* WHAT IS NEEDED
From the entries below, return only the lines starting at the one that contains "export CTS_CLUSTER_DIAMETER = 100" and ending at the one that contains "set_clock_uncertainty 0.2 [all_clocks]", exactly as they stand.

* SOURCE MATERIAL
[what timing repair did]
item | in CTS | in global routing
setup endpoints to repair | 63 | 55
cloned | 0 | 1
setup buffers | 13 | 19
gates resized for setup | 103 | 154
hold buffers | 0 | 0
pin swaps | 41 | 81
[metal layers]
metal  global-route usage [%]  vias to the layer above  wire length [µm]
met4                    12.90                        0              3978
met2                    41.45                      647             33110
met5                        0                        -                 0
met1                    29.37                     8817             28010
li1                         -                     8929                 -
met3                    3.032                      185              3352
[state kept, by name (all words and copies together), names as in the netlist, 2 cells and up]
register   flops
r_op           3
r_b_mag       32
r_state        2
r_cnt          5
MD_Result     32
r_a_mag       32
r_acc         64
[config.mk]
export PLATFORM = sky130hd
export DESIGN_NAME = obs_spawn_ctrl
export DESIGN_NICKNAME = d
export VERILOG_FILES = /design/src/rtl/obs_spawn_ctrl.sv
export SDC_FILE = /design/constraint.sdc
export NUM_CORES = 1
export LEC_CHECK = 0
export ABC_AREA = 1
export CAP_MARGIN = 40
export CORE_MARGIN = 8
export CORE_UTILIZATION = 30
export CTS_CLUSTER_DIAMETER = 100
export DETAILED_ROUTE_END_ITERATION = 10
export GPL_TIMING_DRIVEN = 0
export HOLD_SLACK_MARGIN = 0.03
export SLEW_MARGIN = 10
export SYNTH_ARGS = -nofsm -noshare
export SYNTH_HDL_FRONTEND = slang
export SYNTH_SLANG_ARGS = --single-unit
[constraint.sdc]
create_clock -name clk -period 3.5 [get_ports clk]
set_clock_uncertainty 0.2 [all_clocks]
set_input_delay 0.7 -clock clk [delete_from_list [all_inputs] [get_ports clk]]
set_output_delay 0.7 -clock clk [all_outputs]
set_load 0.02 [all_outputs]
[src/rtl/obs_spawn_ctrl.sv]
`default_nettype none
// ============================================================================
//  Module      : obs_spawn_ctrl
//  Description : Obstacle spawn scheduler. Counts frames per level-dependent
//                interval, allocates the lowest free slot from a fixed pool,
//                and launches the obstacle at a pseudo-random x position.
//                Holds one pending spawn while the pool is full.
//  Revision    : 1.0 - initial release
// ============================================================================
module obs_spawn_ctrl #(
    parameter int         N_SLOT     = 4,
    parameter int         MAX_X      = 640,
    parameter int         OBS_SIZE   = 20,
    parameter int         SPAWN_BASE = 60,
    parameter int         SPAWN_STEP = 12,
    parameter logic [9:0] LFSR_SEED  = 10'h001
) (
    input  logic              clk,
    input  logic              rst,
    input  logic              game_stop,
    input  logic              refr_tick,
    input  logic [1:0]        level,
    // Per-slot free pulse ("release" itself is a reserved word).
    input  logic [N_SLOT-1:0] slot_release,
    output logic [N_SLOT-1:0] slot_busy,
    output logic              spawn_valid,
    output logic [1:0]        spawn_idx,
    output logic [9:0]        spawn_x,
    output logic              pending,
    output logic [2:0]        busy_cnt
);

    localparam int         c_CNT_W = $clog2(SPAWN_BASE + 1);
    localparam logic [9:0] c_RANGE = 10'(MAX_X - OBS_SIZE);

    typedef enum logic [1:0] {
        ST_STOP = 2'd0,
        ST_RUN  = 2'd1,
        ST_WAIT = 2'd2
    } state_t;

    state_t              r_state;
    state_t              w_state_nxt;
    logic [c_CNT_W-1:0]  r_frame_cnt;
    logic [c_CNT_W-1:0]  w_frame_cnt_nxt;
    logic [c_CNT_W-1:0]  w_ivl_m1;
    logic [9:0]          r_lfsr;
    logic [9:0]          w_x_mapped;
    logic [N_SLOT-1:0]   w_free;
    logic [N_SLOT-1:0]   w_grant_oh;
    logic [N_SLOT-1:0]   w_busy_nxt;
    logic [1:0]          w_grant_idx;
    logic                w_found;
    logic                w_any_free;
    logic                w_expire;
    logic                w_grant;
    logic                w_pending_nxt;
    logic [2:0]          w_busy_cnt_nxt;

    // Last frame index of the current interval; follows level immediately.
    assign w_ivl_m1   = c_CNT_W'(SPAWN_BASE - 1 - SPAWN_STEP * int'(level));
    // One conditional subtract folds the 10-bit LFSR into 0..R-1.
    assign w_x_mapped = (r_lfsr >= c_RANGE) ? (r_lfsr - c_RANGE) : r_lfsr;
    // A slot released this cycle is immediately reusable.
    assign w_free     = ~slot_busy | slot_release;
    assign w_any_free = |w_free;
    assign w_expire   = refr_tick && (r_frame_cnt >= w_ivl_m1);

    // Fixed-priority allocator: lowest free index wins.
    always_comb begin
        w_found     = 1'b0;
        w_grant_idx = 2'd0;
        w_grant_oh  = '0;
        for (int i = 0; i < N_SLOT; i++) begin
            if (w_free[i] && !w_found) begin
                w_found       = 1'b1;
                w_grant_idx   = 2'(i);
                w_grant_oh[i] = 1'b1;
            end
        end
    end

    // Next-state, frame counting and grant decision.
    always_comb begin
        w_state_nxt     = r_state;
        w_frame_cnt_nxt = r_frame_cnt;
        w_grant         = 1'b0;
        w_pending_nxt   = pending;
        case (r_state)
            ST_STOP: begin
                w_frame_cnt_nxt = '0;
                w_pending_nxt   = 1'b0;
                w_state_nxt     = ST_RUN;
            end
            ST_RUN, ST_WAIT: begin
                if (refr_tick) begin
                    w_frame_cnt_nxt = w_expire ? '0 : r_frame_cnt + c_CNT_W'(1);
                end
                if (r_state == ST_RUN) begin
                    if (w_expire) begin
                        if (w_any_free) begin
                            w_grant = 1'b1;
                        end else begin
                            w_pending_nxt = 1'b1;
                            w_state_nxt   = ST_WAIT;
                        end
                    end
                end else if (w_any_free) begin
                    // Expiries seen while waiting collapse into this one spawn.
                    w_grant       = 1'b1;
                    w_pending_nxt = 1'b0;
                    w_state_nxt   = ST_RUN;
                end
            end
            default: begin
                w_state_nxt = ST_STOP;
            end
        endcase
        if (game_stop) begin
            w_state_nxt     = ST_STOP;
            w_frame_cnt_nxt = '0;
            w_pending_nxt   = 1'b0;
            w_grant         = 1'b0;
        end
    end

    // Pool update: releases clear, a grant in the same cycle wins its slot.
    always_comb begin
        if (game_stop || (r_state == ST_STOP)) begin
            w_busy_nxt = '0;
        end else begin
            w_busy_nxt = (slot_busy & ~slot_release) | (w_grant ? w_grant_oh : '0);
        end
        w_busy_cnt_nxt = 3'd0;
        for (int i = 0; i < N_SLOT; i++) begin
            w_busy_cnt_nxt = w_busy_cnt_nxt + 3'(w_busy_nxt[i]);
        end
    end

    // State register.
    always_ff @(posedge clk or posedge rst) begin
        if (rst) begin
            r_state <= ST_STOP;
        end else begin
            r_state <= w_state_nxt;
        end
    end

    // Registered outputs and frame counter.
    always_ff @(posedge clk or posedge rst) begin
        if (rst) begin
            r_frame_cnt <= '0;
            slot_busy   <= '0;
            busy_cnt    <= 3'd0;
            pending     <= 1'b0;
            spawn_valid <= 1'b0;
            spawn_idx   <= 2'd0;
            spawn_x     <= 10'd0;
        end else begin
            r_frame_cnt <= w_frame_cnt_nxt;
            slot_busy   <= w_busy_nxt;
            busy_cnt    <= w_busy_cnt_nxt;
            pending     <= w_pending_nxt;
            spawn_valid <= w_grant;
            if (w_grant) begin
                spawn_idx <= w_grant_idx;
                spawn_x   <= w_x_mapped;
            end
        end
    end

    // Free-running LFSR; runs in every state so player timing stirs it.
    always_ff @(posedge clk or posedge rst) begin
        if (rst) begin
            r_lfsr <= LFSR_SEED;
        end else begin
            r_lfsr <= {r_lfsr[8:0], r_lfsr[9] ^ r_lfsr[6]};
        end
    end

endmodule
`default_nettype wire

==> impl_summary.md <==
Detailed routing
For this run, design rule violations remaining after detail routing come to 0. After detailed routing, the number of vias per cell comes to 4.54. The detailed router finished its first iteration with 91 violations. The number of routed nets with antenna violations is 0. Dividing the detail-routed wire length by the instance count gives 12.5 um. The routed design has 4.44 mm of wire. Across all layers, the routed design uses 1616 vias. Before antenna repair, the detailed router went through 4 iterations.

Timing
Setup slack on the critical path of the routed design comes to 251 ps. The number of pins exceeding their max-slew limit in the final report is 0. Setup repair after global routing left no endpoint under its margin.

The post-route fraction of the period consumed by the critical path is 92.8%. The worst pin sits at a relative slew slack of 79.4%. The number of hold violations in the final report is 0. The final critical delay including setup and external delays is 3250 ps.

The worst hold slack across all endpoints is 182 ps. At the pin with the least slew margin, the transition time is 309 ps. Setup violations remaining at the end of the flow were counted as 0.

The post-route setup TNS is 0 ps. Static timing analysis puts the maximum clock frequency at 0.308 GHz.

Yosys
Summing the areas of all and, or, nand and nor instances in the mapped netlist gives 25.5% of the synthesized area. The net count after synthesis is 257. After Yosys synthesis, full adders, half adders and majority gates account for 9.65% of the synthesized area. Counting flops with a built-in enable in the synthesized netlist gives 0. Of the synthesized area, sequential elements account for 48.3%. Of the total synthesized cell area, the portion taken by XOR and XNOR cells is 1.30%. The predominant post-synthesis flop cell is sky130_fd_sc_hd__dfrtp_1. The main combinational cell family by area after synthesis is simple AND/OR/NAND/NOR gates. The cell taking the most area after synthesis is sky130_fd_sc_hd__dfrtp_1. The commonest cells after synthesis are sky130_fd_sc_hd__nand2_1 (66), sky130_fd_sc_hd__dfrtp_1 (38), sky130_fd_sc_hd__inv_1 (28). Summing the areas of all compound-gate instances in the mapped netlist gives 9.15% of the synthesized area.

The most common cell in the netlist is sky130_fd_sc_hd__nand2_1. The synthesized netlist cell count is 232. Counting flops with an async set or reset pin after synthesis yields a share of 100%. In the post-synthesis netlist, the biggest area contributors are sky130_fd_sc_hd__dfrtp_1 (47%), sky130_fd_sc_hd__nand2_1 (12%), sky130_fd_sc_hd__ha_1 (8.7%). The register bit count reported by yosys is 39. The count of unique library cells instantiated by Yosys is 28. Each instance of the synthesized netlist takes up on average 8.72 um^2.

The synthesized netlist occupies a cell area of 0.00202 mm^2. After synthesis, the share of cell area in mux cells is 0%. Yosys printed 0 warnings. The proportion of netlist area held by the largest area contributor is 47.0%.

Clock network
The clock reaches the later pin of the worst-skew pair after 290 ps. The number of H-tree levels is 2. The CTS tree is done. The root cell of the clock tree is sky130_fd_sc_hd__clkbuf_8.

The longest clock path from root to sink contains 2 buffers. The clock edge transition at the registers on the reported setup and hold paths is 80 ps. The clock drives 39 sinks.

The number of clock buffers inserted by TritonCTS is 5.

GRT
The initial antenna violation count is 0. The first global-routing pass estimated 7.72 mm of wire. The maximum number of pins on one net before global-route repair is 28. The via count of the first global-routing pass is 1677. Global routing used 9.81% of the available tracks across all layers. Global routing finished with a remaining overflow of 0.

Placed design
Routability-driven placement finished with a final weighted congestion of 0.801. The post-placement cell area is 0.00244 mm^2. Prior to clock tree synthesis, the placed netlist has a worst setup slack of -340 ps. In this run the tool buffered the top-level ports with 30 buffer cells.

The detailed-placement wirelength estimate is 3.36 mm.

Worst hold path
The number of instances on the worst hold path is 0. The sink of the worst hold path is r_lfsr[2]$_DFF_PP0_. The path type of the worst min-delay path is reg2reg.

The worst hold path begins at r_lfsr[1]$_DFF_PP0_.

Final layout
Summing all multi-input logic gate instances after layout gives 957 um^2. The finished layout cell area is 0.00264 mm^2. The number of antenna diodes in the final layout is 0. Across the whole layout, storage elements account for 977 um^2.

After filler insertion, the fill cell instance count of the layout stands at 673. The post-route netlist has 13.8% of its cells at a drive strength greater than 1. The final-stage net count is 300. The area growth from synthesis to layout is 30.2%.

Floorplanning
The row count is 30. The area of the core is 0.00664 mm^2. From left edge to right edge, the die measures 98.1 um.

The initial standard-cell utilization of the core is 30.5%. The height of the die is 98.1 um. During I/O placement, the number of pins put on the boundary was 31. The die covers 0.00963 mm^2.

Setup path
The number of cells on the worst reg-to-reg path is 13. The kind of end point of the critical path is a flop. The type of origin of the critical path is an input port.

In this run the register-to-register setup slack is 550 ps. In this run the worst path has a maximum fanout of 5. The worst register-to-register path ends at busy_cnt[1]$_DFF_PP0_. STA puts the critical path data required time at 3470 ps. The data arrival at the endpoint of the critical path is 3220 ps. The startpoint identified for the worst register-to-register timing path is r_state[0]$_DFFE_PP0P_. The worst setup path is of the in2reg kind.

Flow run
The total of max-cap violations is 0.

Power
The power density normalized to cell area is 496 mW/mm^2. For this design the static power due to leakage is 1.31 nW. Summing internal, switching and leakage power gives 1.31 mW. Across the VDD grid, the largest voltage drop is 0.000230 V.

Run status
The flow ran to the end, and the final reports show no timing, DRC or antenna violations.
what timing repair did:
item	4_1_cts	5_1_grt
hold buffers	0	0
setup endpoints to repair	1	2
gates resized for setup	2	6
pin swaps	4	3
setup buffers	4	1
logic make-up after synthesis:
kind of cell    after synthesis
flops                        39
compound gates               32
buf+inv                      31
simple gates                112
fa+ha+maj                    15
xor+xnor                      3
worst max-delay path by stage:
stage	endpoint	depth (start not counted)	slack, ps	from
detailed placement	busy_cnt[1]$_DFF_PP0_	16	-340	level[0]
CTS	busy_cnt[1]$_DFF_PP0_	16	20	level[0]
floorplan	busy_cnt[1]$_DFF_PP0_	15	300	level[0]
global route	busy_cnt[1]$_DFF_PP0_	16	140	level[1]
finish	busy_cnt[1]$_DFF_PP0_	16	250	level[1]
global placement	busy_cnt[1]$_DFF_PP0_	16	-340	level[0]
flip-flops by register name, summed over array words and instances, names as in the netlist, 2 cells and up:
register     count
busy_cnt         3
r_frame_cnt      6
r_lfsr          10
r_state          2
slot_busy        4
spawn_idx        2
spawn_x         10
per-layer routing:
metal	wire, um	part of all wire [%]	GRT usage [%]	up-vias
li1	-	-	-	831
met1	2000	45	10.9	761
met2	2220	50	17.1	22
met3	203	4.6	3.98	2
met4	19	0.43	2.16	0
met5	0	0	0	-
critical path: stages:
cell	delay, ps
sky130_fd_sc_hd__dlygate4sd2_1	250
sky130_fd_sc_hd__ha_1	300
sky130_fd_sc_hd__ha_1	270
sky130_fd_sc_hd__nand2_1	50
sky130_fd_sc_hd__inv_1	60
sky130_fd_sc_hd__nand2_1	70
sky130_fd_sc_hd__nand3_2	90
sky130_fd_sc_hd__nand2_4	70
sky130_fd_sc_hd__nand2_8	100
sky130_fd_sc_hd__nand2_8	50
sky130_fd_sc_hd__a21oi_4	130
sky130_fd_sc_hd__inv_2	50
sky130_fd_sc_hd__fa_1	540
sky130_fd_sc_hd__inv_1	40
sky130_fd_sc_hd__ha_1	170
sky130_fd_sc_hd__ha_1	270
through the flow:
step	util [%]	cells
finish	39.7	356
global route	39.7	356
CTS	39.1	355
detailed placement	36.8	343
global placement	36.5	342
floorplan	-	232
cell usage in the layout, fill, tap and decap left out, types with 2 or more instances in the layout:
cell type                         instances
sky130_fd_sc_hd__clkbuf_8                 6
sky130_fd_sc_hd__nand3_1                 10
sky130_fd_sc_hd__nand2_8                  2
sky130_fd_sc_hd__a21oi_1                 12
sky130_fd_sc_hd__nor2_1                  13
sky130_fd_sc_hd__nand2_1                 66
sky130_fd_sc_hd__inv_1                   26
sky130_fd_sc_hd__nand3b_1                 2
sky130_fd_sc_hd__nand4_1                  4
sky130_fd_sc_hd__buf_4                    5
sky130_fd_sc_hd__clkdlybuf4s50_1         28
sky130_fd_sc_hd__ha_1                    14
sky130_fd_sc_hd__nand2_4                  2
sky130_fd_sc_hd__a21oi_4                  2
sky130_fd_sc_hd__dfrtp_1                 38
sky130_fd_sc_hd__nand3_2                  4
sky130_fd_sc_hd__nor3_1                   2
sky130_fd_sc_hd__o21ai_1                  4
sky130_fd_sc_hd__nor2_2                   5
sky130_fd_sc_hd__xnor2_1                  2
sky130_fd_sc_hd__o21ai_0                 11
sky130_fd_sc_hd__inv_2                    4
layout make-up:
cell class | count | area share (%)
inverter | 30 | 4.27
clock buffer | 6 | 3.13
tap | 80 | 3.80
timing repair buffer | 36 | 13.6
multi-input combinational | 162 | 36.3
clock inverter | 2 | 1.33
buffer | 1 | 0.427
sequential | 39 | 37.1
where the power goes:
part           switching (mW)  internal [mW]
sequential             0.0291          0.484
clock                   0.163          0.231
combinational           0.244          0.155
No activity file was read; power rests on OpenSTA's default activity.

* ANSWER
export CTS_CLUSTER_DIAMETER = 100
export DETAILED_ROUTE_END_ITERATION = 10
export GPL_TIMING_DRIVEN = 0
export HOLD_SLACK_MARGIN = 0.03
export SLEW_MARGIN = 10
export SYNTH_ARGS = -nofsm -noshare
export SYNTH_HDL_FRONTEND = slang
export SYNTH_SLANG_ARGS = --single-unit
[constraint.sdc]
create_clock -name clk -period 3.5 [get_ports clk]
set_clock_uncertainty 0.2 [all_clocks]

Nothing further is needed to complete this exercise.